Si miramos hacia el terreno de la cultura, en el que tanto interés muestra el presidente Camps, la sensación de perplejidad no desaparece. Al contrario, diríamos que aumenta. Tenemos, sí, la visita de Zubin Metha, pero, junto a ella está el trato dispensado a un poeta como Gil Albert en el centenario de su nacimiento. ¿No hay en ello una evidente contradicción? ¿A qué conclusión podemos llegar ante el estado en que se encuentra el IVAM, un museo que llegó a estar considerado entre los más prestigiosos de Europa? ¿Es natural que dedique su actividad a presentar catálogos razonados (¡) de modistos como Francis Montesinos o Ágatha Ruiz de la Prada? ¿Es este el rumbo que se pretende dar a la cultura en la Comunidad Valenciana?

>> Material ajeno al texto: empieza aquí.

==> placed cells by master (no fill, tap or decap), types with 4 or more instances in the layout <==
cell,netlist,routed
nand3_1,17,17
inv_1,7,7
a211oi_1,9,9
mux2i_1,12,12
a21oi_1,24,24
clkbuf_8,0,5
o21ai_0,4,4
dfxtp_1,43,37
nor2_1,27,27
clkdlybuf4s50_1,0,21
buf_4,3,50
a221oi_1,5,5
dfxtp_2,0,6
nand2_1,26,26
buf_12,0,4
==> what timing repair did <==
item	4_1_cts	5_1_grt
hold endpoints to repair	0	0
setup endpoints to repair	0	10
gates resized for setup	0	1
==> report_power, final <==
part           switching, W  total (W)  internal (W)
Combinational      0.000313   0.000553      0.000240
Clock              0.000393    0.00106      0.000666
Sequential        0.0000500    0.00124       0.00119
## src/rtl/evm_pkg.sv

```systemverilog
// Shared constants and types for the EVM tally reporting path.
package evm_pkg;

    localparam logic [7:0]  TALLY_HDR    = 8'hA5;
    localparam int unsigned TALLY_NBYTES = 6;
    localparam int unsigned TALLY_CNT_W  = 6;

    localparam logic [1:0] CAND_ID_1 = 2'd0;
    localparam logic [1:0] CAND_ID_2 = 2'd1;
    localparam logic [1:0] CAND_ID_3 = 2'd2;
    localparam logic [1:0] CAND_ID_4 = 2'd3;

    typedef enum logic [1:0] {
        IDLE,
        START,
        DATA,
        STOP
    } tally_state_e;

    // Payload byte: candidate id in the top two bits, count below.
    function automatic logic [7:0] tally_byte(input logic [1:0] id,
                                              input logic [TALLY_CNT_W-1:0] cnt);
        return {id, cnt};
    endfunction

endpackage

```

## src/rtl/uart_tx_byte.sv

```systemverilog
// 8N1 byte serializer; a start request during the last stop-bit cycle chains
// the next byte with no idle gap.
module uart_tx_byte
    import evm_pkg::*;
#(
    parameter int unsigned CLKS_PER_BIT = 868
) (
    input  logic       clock,
    input  logic       reset,
    input  logic       start,
    input  logic [7:0] data_in,
    output logic       tx,
    output logic       busy,
    output logic       done,
    output logic       byte_end_c
);

    localparam int unsigned BAUD_W = (CLKS_PER_BIT > 1) ? $clog2(CLKS_PER_BIT) : 1;
    localparam logic [BAUD_W-1:0] BAUD_LAST = BAUD_W'(CLKS_PER_BIT - 1);

    tally_state_e      r_state;
    logic [BAUD_W-1:0] r_baud;
    logic [2:0]        r_bit;
    logic [7:0]        r_shreg;
    logic              w_baud_last;
    logic              w_load;

    assign w_baud_last = (r_baud == BAUD_LAST);
    assign byte_end_c  = (r_state == STOP) && w_baud_last;
    assign w_load      = start && ((r_state == IDLE) || byte_end_c);

    always_ff @(posedge clock or negedge reset) begin
        if (!reset) begin
            r_state <= IDLE;
            r_baud  <= '0;
            r_bit   <= '0;
            r_shreg <= '0;
            tx      <= 1'b1;
            busy    <= 1'b0;
            done    <= 1'b0;
        end else begin
            done <= 1'b0;
            if (w_load) begin
                r_state <= START;
                r_shreg <= data_in;
                r_baud  <= '0;
                r_bit   <= '0;
                tx      <= 1'b0;
                busy    <= 1'b1;
            end else begin
                case (r_state)
                    IDLE: begin
                        r_baud <= '0;
                    end
                    START: begin
                        if (w_baud_last) begin
                            r_baud  <= '0;
                            r_state <= DATA;
                            tx      <= r_shreg[0];
                        end else begin
                            r_baud <= r_baud + BAUD_W'(1);
                        end
                    end
                    DATA: begin
                        if (w_baud_last) begin
                            r_baud <= '0;
                            if (r_bit == 3'd7) begin
                                r_bit   <= '0;
                                r_state <= STOP;
                                tx      <= 1'b1;
                            end else begin
                                r_bit   <= r_bit + 3'd1;
                                r_shreg <= {1'b0, r_shreg[7:1]};
                                tx      <= r_shreg[1];
                            end
                        end else begin
                            r_baud <= r_baud + BAUD_W'(1);
                        end
                    end
                    STOP: begin
                        if (w_baud_last) begin
                            r_baud  <= '0;
                            r_state <= IDLE;
                            tx      <= 1'b1;
                            busy    <= 1'b0;
                            done    <= 1'b1;
                        end else begin
                            r_baud <= r_baud + BAUD_W'(1);
                        end
                    end
                    default: begin
                        r_state <= IDLE;
                        tx      <= 1'b1;
                        busy    <= 1'b0;
                    end
                endcase
            end
        end
    end

endmodule

```

## src/rtl/tally_uart_tx.sv

```systemverilog
// Snapshots the four vote counts on a result-mode request and sends them as
// a 6-byte framed packet (header, four id/count bytes, XOR checksum).
module tally_uart_tx
    import evm_pkg::*;
#(
    parameter int unsigned CLKS_PER_BIT = 868,
    parameter int unsigned COUNT_W      = 4
) (
    input  logic               clock,
    input  logic               reset,
    input  logic               mode,
    input  logic               report_req,
    input  logic [COUNT_W-1:0] candidate1_votes,
    input  logic [COUNT_W-1:0] candidate2_votes,
    input  logic [COUNT_W-1:0] candidate3_votes,
    input  logic [COUNT_W-1:0] candidate4_votes,
    output logic               tx,
    output logic               busy,
    output logic               done
);

    localparam logic [2:0] IDX_LAST = 3'(TALLY_NBYTES - 1);

    logic [COUNT_W-1:0] r_snap1, r_snap2, r_snap3, r_snap4;
    logic [2:0]         r_byte_idx;

    logic       w_tx, w_busy, w_done, w_byte_end;
    logic       w_accept, w_next, w_start;
    logic [7:0] w_b1, w_b2, w_b3, w_b4, w_chk;
    logic [7:0] w_next_byte, w_data;

    assign w_accept = !w_busy && mode && report_req;
    assign w_next   = w_byte_end && (r_byte_idx < IDX_LAST);
    assign w_start  = w_accept || w_next;

    assign w_b1  = tally_byte(CAND_ID_1, TALLY_CNT_W'(r_snap1));
    assign w_b2  = tally_byte(CAND_ID_2, TALLY_CNT_W'(r_snap2));
    assign w_b3  = tally_byte(CAND_ID_3, TALLY_CNT_W'(r_snap3));
    assign w_b4  = tally_byte(CAND_ID_4, TALLY_CNT_W'(r_snap4));
    assign w_chk = w_b1 ^ w_b2 ^ w_b3 ^ w_b4;

    // Byte following the one currently on the line.
    always_comb begin
        w_next_byte = w_chk;
        case (r_byte_idx)
            3'd0:    w_next_byte = w_b1;
            3'd1:    w_next_byte = w_b2;
            3'd2:    w_next_byte = w_b3;
            3'd3:    w_next_byte = w_b4;
            default: w_next_byte = w_chk;
        endcase
    end

    assign w_data = w_accept ? TALLY_HDR : w_next_byte;

    always_ff @(posedge clock or negedge reset) begin
        if (!reset) begin
            r_snap1    <= '0;
            r_snap2    <= '0;
            r_snap3    <= '0;
            r_snap4    <= '0;
            r_byte_idx <= '0;
        end else if (w_accept) begin
            r_snap1    <= candidate1_votes;
            r_snap2    <= candidate2_votes;
            r_snap3    <= candidate3_votes;
            r_snap4    <= candidate4_votes;
            r_byte_idx <= '0;
        end else if (w_next) begin
            r_byte_idx <= r_byte_idx + 3'd1;
        end
    end

    uart_tx_byte #(
        .CLKS_PER_BIT (CLKS_PER_BIT)
    ) u_byte (
        .clock      (clock),
        .reset      (reset),
        .start      (w_start),
        .data_in    (w_data),
        .tx         (w_tx),
        .busy       (w_busy),
        .done       (w_done),
        .byte_end_c (w_byte_end)
    );

    assign tx   = w_tx;
    assign busy = w_busy;
    assign done = w_done;

endmodule

```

Pero quizá sea en el propio comportamiento del presidente y los consejeros, en sus actitudes, donde la confusión sea mayor. Porque tenemos a unas personas que se reclaman centristas y liberales, y que, de atender a sus manifestaciones, valoran estas cualidades en grado sumo. Pero cuando los juzgamos por sus obras, que es el único modo que los ciudadanos tenemos de juzgar a un Gobierno, no vemos por ningún lado estos caracteres. Al contrario, hemos visto como en algunos miembros del Gobierno afloran, en ocasiones, trazos autoritarios. Porque, ¿cómo habremos de calificar a quienes censuran exposiciones, pretenden que la ciencia se someta a votación, o coartan la libertad de la Acadèmia de la Llengua para sujetarla a su mandato? ¿Podríamos llamar, con propiedad, a estos gobernantes centristas, liberales?